In an interactive and global crowdsourcing experiment, marine researchers are asking for help to understand what whales might be saying in ‘whale song’.

Whale devotees are being asked to listen to around 15,000 audio recordings of killer whales (or orca) and pilot whales to attempt to help decipher new meanings, phrases and dialects in whale song.

The organisation of project is a collaboration between Scientific American and The Zooniverse, which is an online citizen science organisation.

A similar crowdsourcing experiment was launched to help examine images captured by the Hubble Space Telescope. A crowdsourced radiation map was also set up in the wake of the Fukushima nuclear disaster in Japan. The Scientific American has previously engaged citizen scientists to help track dragonfly swarms and to help during the Gulf oil spill as well.

The Whale Song Project website visitors are asked to identify similar or identical whale audio wave patterns using an interactive dashboard. Each sound is geotagged, letting researchers position a group of sounds in a particular area of the world.

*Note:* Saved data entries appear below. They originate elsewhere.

===== src/rtl/cplx_par2ser_buf.sv =====
// Parallel-load, serial-out buffer for complex samples: captures DEPTH re/im lanes
// in one cycle and unloads one lane per beat under valid/ready, optionally bit-reversed.
module cplx_par2ser_buf #(
  parameter  int WIDTH = 10,
  parameter  int DEPTH = 8,
  localparam int IDXW  = $clog2(DEPTH)
) (
  input  logic                   clk,
  input  logic                   rst_n,
  input  logic                   load,
  input  logic                   brev,
  input  logic [DEPTH*WIDTH-1:0] din_re,
  input  logic [DEPTH*WIDTH-1:0] din_im,
  output logic                   load_ready,
  output logic                   load_drop,
  output logic                   dout_valid,
  input  logic                   dout_ready,
  output logic [WIDTH-1:0]       dout_re,
  output logic [WIDTH-1:0]       dout_im,
  output logic [IDXW-1:0]        dout_idx,
  output logic                   dout_last
);

  // state | meaning
  // IDLE  | no frame held, ready for a load
  // SHIFT | frame held, slot 0 presented as the current beat
  typedef enum logic {IDLE, SHIFT} state_t;

  state_t           state, state_nxt;
  logic [WIDTH-1:0] re_q [DEPTH];
  logic [WIDTH-1:0] im_q [DEPTH];
  logic [IDXW-1:0]  idx;
  logic             drop_q;
  logic             accept;
  logic             consume;

  function automatic logic [IDXW-1:0] bitrev(input logic [IDXW-1:0] k);
    logic [IDXW-1:0] r;
    for (int i = 0; i < IDXW; i++) r[i] = k[IDXW-1-i];
    return r;
  endfunction

  assign dout_valid = (state == SHIFT);
  assign dout_last  = dout_valid & (idx == IDXW'(DEPTH-1));
  assign consume    = dout_valid & dout_ready;
  assign load_ready = (state == IDLE) | (consume & dout_last);
  assign accept     = load & load_ready;
  assign load_drop  = drop_q;
  assign dout_re    = re_q[0];
  assign dout_im    = im_q[0];
  assign dout_idx   = idx;

  always_ff @(posedge clk) begin
    if (!rst_n) state <= IDLE;
    else        state <= state_nxt;
  end

  always_comb begin
    state_nxt = state;
    case (state)
      IDLE:  if (accept) state_nxt = SHIFT;
      SHIFT: if (consume && dout_last && !accept) state_nxt = IDLE;
      default: state_nxt = IDLE;
    endcase
  end

  // A load in the last-beat cycle takes priority over clearing, giving gapless frames.
  always_ff @(posedge clk) begin
    if (!rst_n) begin
      for (int j = 0; j < DEPTH; j++) begin
        re_q[j] <= '0;
        im_q[j] <= '0;
      end
      idx    <= '0;
      drop_q <= 1'b0;
    end else begin
      drop_q <= load & ~load_ready;
      if (accept) begin
        for (int j = 0; j < DEPTH; j++) begin
          re_q[j] <= din_re[(brev ? int'(bitrev(IDXW'(j))) : j)*WIDTH +: WIDTH];
          im_q[j] <= din_im[(brev ? int'(bitrev(IDXW'(j))) : j)*WIDTH +: WIDTH];
        end
        idx <= '0;
      end else if (consume) begin
        if (dout_last) begin
          for (int j = 0; j < DEPTH; j++) begin
            re_q[j] <= '0;
            im_q[j] <= '0;
          end
          idx <= '0;
        end else begin
          for (int j = 0; j < DEPTH-1; j++) begin
            re_q[j] <= re_q[j+1];
            im_q[j] <= im_q[j+1];
          end
          re_q[DEPTH-1] <= '0;
          im_q[DEPTH-1] <= '0;
          idx <= idx + 1'b1;
        end
      end
    end
  end

endmodule


===== config.mk =====
export PLATFORM = sky130hd
export DESIGN_NAME = cplx_par2ser_buf
export DESIGN_NICKNAME = d
export VERILOG_FILES = /design/src/rtl/cplx_par2ser_buf.sv
export SDC_FILE = /design/constraint.sdc
export NUM_CORES = 1
export LEC_CHECK = 0
export ABC_AREA = 1
export CAP_MARGIN = 25
export CORE_MARGIN = 4
export CORE_UTILIZATION = 42
export DETAILED_ROUTE_END_ITERATION = 10
export PLACE_DENSITY = 0.65
export SYNTH_ARGS = -nofsm -noshare
export SYNTH_HDL_FRONTEND = slang
export SYNTH_SLANG_ARGS = --single-unit

===== constraint.sdc =====
create_clock -name clk -period 9.3 [get_ports clk]
set_clock_uncertainty 0.1 [all_clocks]
set_input_delay 1.86 -clock clk [delete_from_list [all_inputs] [get_ports clk]]
set_output_delay 1.86 -clock clk [all_outputs]
set_load 0.05 [all_outputs]

# Yosys cells after proc, flatten, opt, wreduce, memory -nomap -nowiden
# Memory sizes are Yosys's and may differ from the RTL's.
# Index checks and enable logic that the tools add are counted.
# W data, S select, Z words.
[classes] n_addsub=1 n_mul=4 n_eq_ne=1 shift=8 muxes=69 n_bitwise=57 n_reduce_logical=4
[ops] operator="$mux W10" count=48
[ops] operator="$shiftx A80 B32 Y10" count=4
[ops] operator="$shiftx A80 B8 Y10" count=4
[ops] operator="$or A1 B1 Y1" count=49
[ops] operator="$mul A3 B3 Y6 const B" count=4
[ops] operator="$mux W1" count=15
[ops] operator="$mux W3" count=5
[ops] operator="$and A1 B1 Y1" count=5
[ops] operator="$add A3 B1 Y3 const B" count=1
[ops] operator="$eq A3 B3 Y1 const B" count=1
[ops] operator="$not A1 Y1" count=3
[ops] operator="$logic_and A1 B1 Y1" count=2
[ops] operator="$pmux W1 S2" count=1
[ops] operator="$reduce_or A2 Y1" count=1
[ops] operator="$logic_not A1 Y1" count=1
[word_totals] ff_bits=5 ram_bits=160 in_bits=165 output_inout_bits=27 word_cells=149 memories=2
[memory_table] name="im_q" depth=8 width=10 read_ports=8 rd_ports_with_merged_regs=0 wr=8 line_no="31" text="logic [WIDTH-1:0] im_q [DEPTH];"
[memory_table] name="re_q" depth=8 width=10 read_ports=8 rd_ports_with_merged_regs=0 wr=8 line_no="30" text="logic [WIDTH-1:0] re_q [DEPTH];"

# Logic depth before layout (Yosys ltp)
[depth] word_depth=11 depth_mapped=10 mapped_depth_nobuf=9

# Least setup slack after synthesis
# Ideal clock, no wire load.
[synth_timing] kind="input port to output port" start="input dout_ready" end="output load_ready" arrival_ns=2.755 required_time_ns=7.340 setup_slack_ns=4.585 path_stages=3 n_path_buf=1 cell_sequence="nand3_1 > nand2_1 > clkbuf_1"
[synth_via] elab_chain_cells=3
[synth_lines] item="start, declared" line_no="17" text="input logic dout_ready,"
[synth_lines] item="$and A1 B1 Y1" line_no="45" text="assign consume = dout_valid & dout_ready;"
[synth_lines] item="$and A1 B1 Y1" line_no="46" text="assign load_ready = (state == IDLE) | (consume & dout_last);"
[synth_lines] item="$or A1 B1 Y1" line_no="46"
[synth_lines] item="end, declared" line_no="14" text="output logic load_ready,"
# Every way passes these cells.

# Final worst setup path
# Same ends and word-level chain as after synthesis.

==> reports/summary.txt <==
Status - finished clean
First-pass GRT wire length - 34,000 um
WS Path Type - in -> out
Max incr delay on CP - 0.95 ns
Share of layout cells above drive strength 1 - 0.0453
Hold Vio Cnt, Final - 0
Wire per inst - 14.4 um
Post-CTS setup buffers - 0
CP max FO - 24
Post-CTS Resized - 0
Crit-path slowest cell - clkdlybuf4s50_1
Row count - 52
Iter 0 DRT Violations - 388
Unrepaired setup endpoints after global routing - no
Via/cell ratio - 4.71
Worst vdd ir - 0.145 mV
Cell family with most CP delay - buffers and inverters
Post-synth top area share - 0.417
Cts bufs inserted - 17
Mean Syn Cell Area - 7.76 sq um
Final worst path period need - 5.90 ns
H-tree depth - 4
Most frequent CP cell - clkdlybuf4s50_1
Largest net degree at the start of global routing - 81
Max-cap violations - 0
Maximum buffer depth of the clock tree - 2
Top post-synthesis cells by area - edfxtp_1 (42%), nand2_1 (22%), dfxtp_1 (10%)
Critical Path AT - 3.94 ns
Clock latency at the later pin of the worst-skew pair - 0.42 ns
CTS Hold Bufs - 0
Mapped Cells - 1,114
Power per Cell Area - 168 nW/um^2
Final ANT Viol Nets - 0
DIE WIDTH - 152 um
Root Driver - clkbuf_16
Largest area contributor in the netlist - edfxtp_1
FMAX - 170 MHz
Nets - 1,411
Port bufs - 191
Worst-margin pin slew - 0.988 ns
Leak Pwr - 0.00525 uW
Residual DRC - 0
Gpl congestion - 0.827
Mapped Area - 8650 sq um
Worst hold path type - reg -> reg
Total global-route track usage - 0.191
CTS tree - built
Worst path bufs/invs - 2
WP data required - 7.34 ns
Initial antenna violation count - 1
Final Setup Violations - 0
Post-synth cell types - 23
Vias in the first global route - 6,471
Vias - 7,190
Worst hold slack - 0.366 ns
Fill cell count - 1,932
Worst-path clk slew - 0.07 ns
Worst setup SP type - primary input
Synthesized net count - 1,281
Final Instance Area - 11,100 sq um
Worst Setup End Kind - output port
Yosys warnings - 0
TritonRoute pass-1 iters - 5
Initial Utilization - 0.427
Placed Area - 10,500 sq um
Sequential fraction of the synthesis area - 0.521
Setup TNS Final - 0 ns
Total global routing overflow - 0
Die height - 152 um
Core box area - 20,200 sq um
Total power - 1870 uW
# clock sinks - 165
Area Overhead vs Synth - 28.4%
Seq cells post-synth - 165
Max Slew Vio Count - 0
Antenna diodes - 0
Worst path cell trace - clkdlybuf4s50_1 -> nand3_1 -> nand2_1 -> clkdlybuf4s50_1
Dpl hpwl - 15,400 um
Period utilization - 0.634
I/O pin count - 192
Routed Wire Length - 21,900 um
Die area - 23,000 sq um
Worst slew margin - 0.339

Part of the reason for crowdsourcing this work is because people are often more capable than computers of finding similarities in complex spectograms (photographic or other visual or electronic representations of spectrums), says Professor Ian Boyd from the University of St Andrews sea mammal research unit, who is involved in the project.

Orca and pilot whales have very complex calls, so researchers want to find the differences in each group’s calls. They want to see if they can discover different sorts of messages between the whales. If whales have a language, this project might help to find various words in that language, even if humans aren’t able to understand what they mean. We have so much yet to learn about whales.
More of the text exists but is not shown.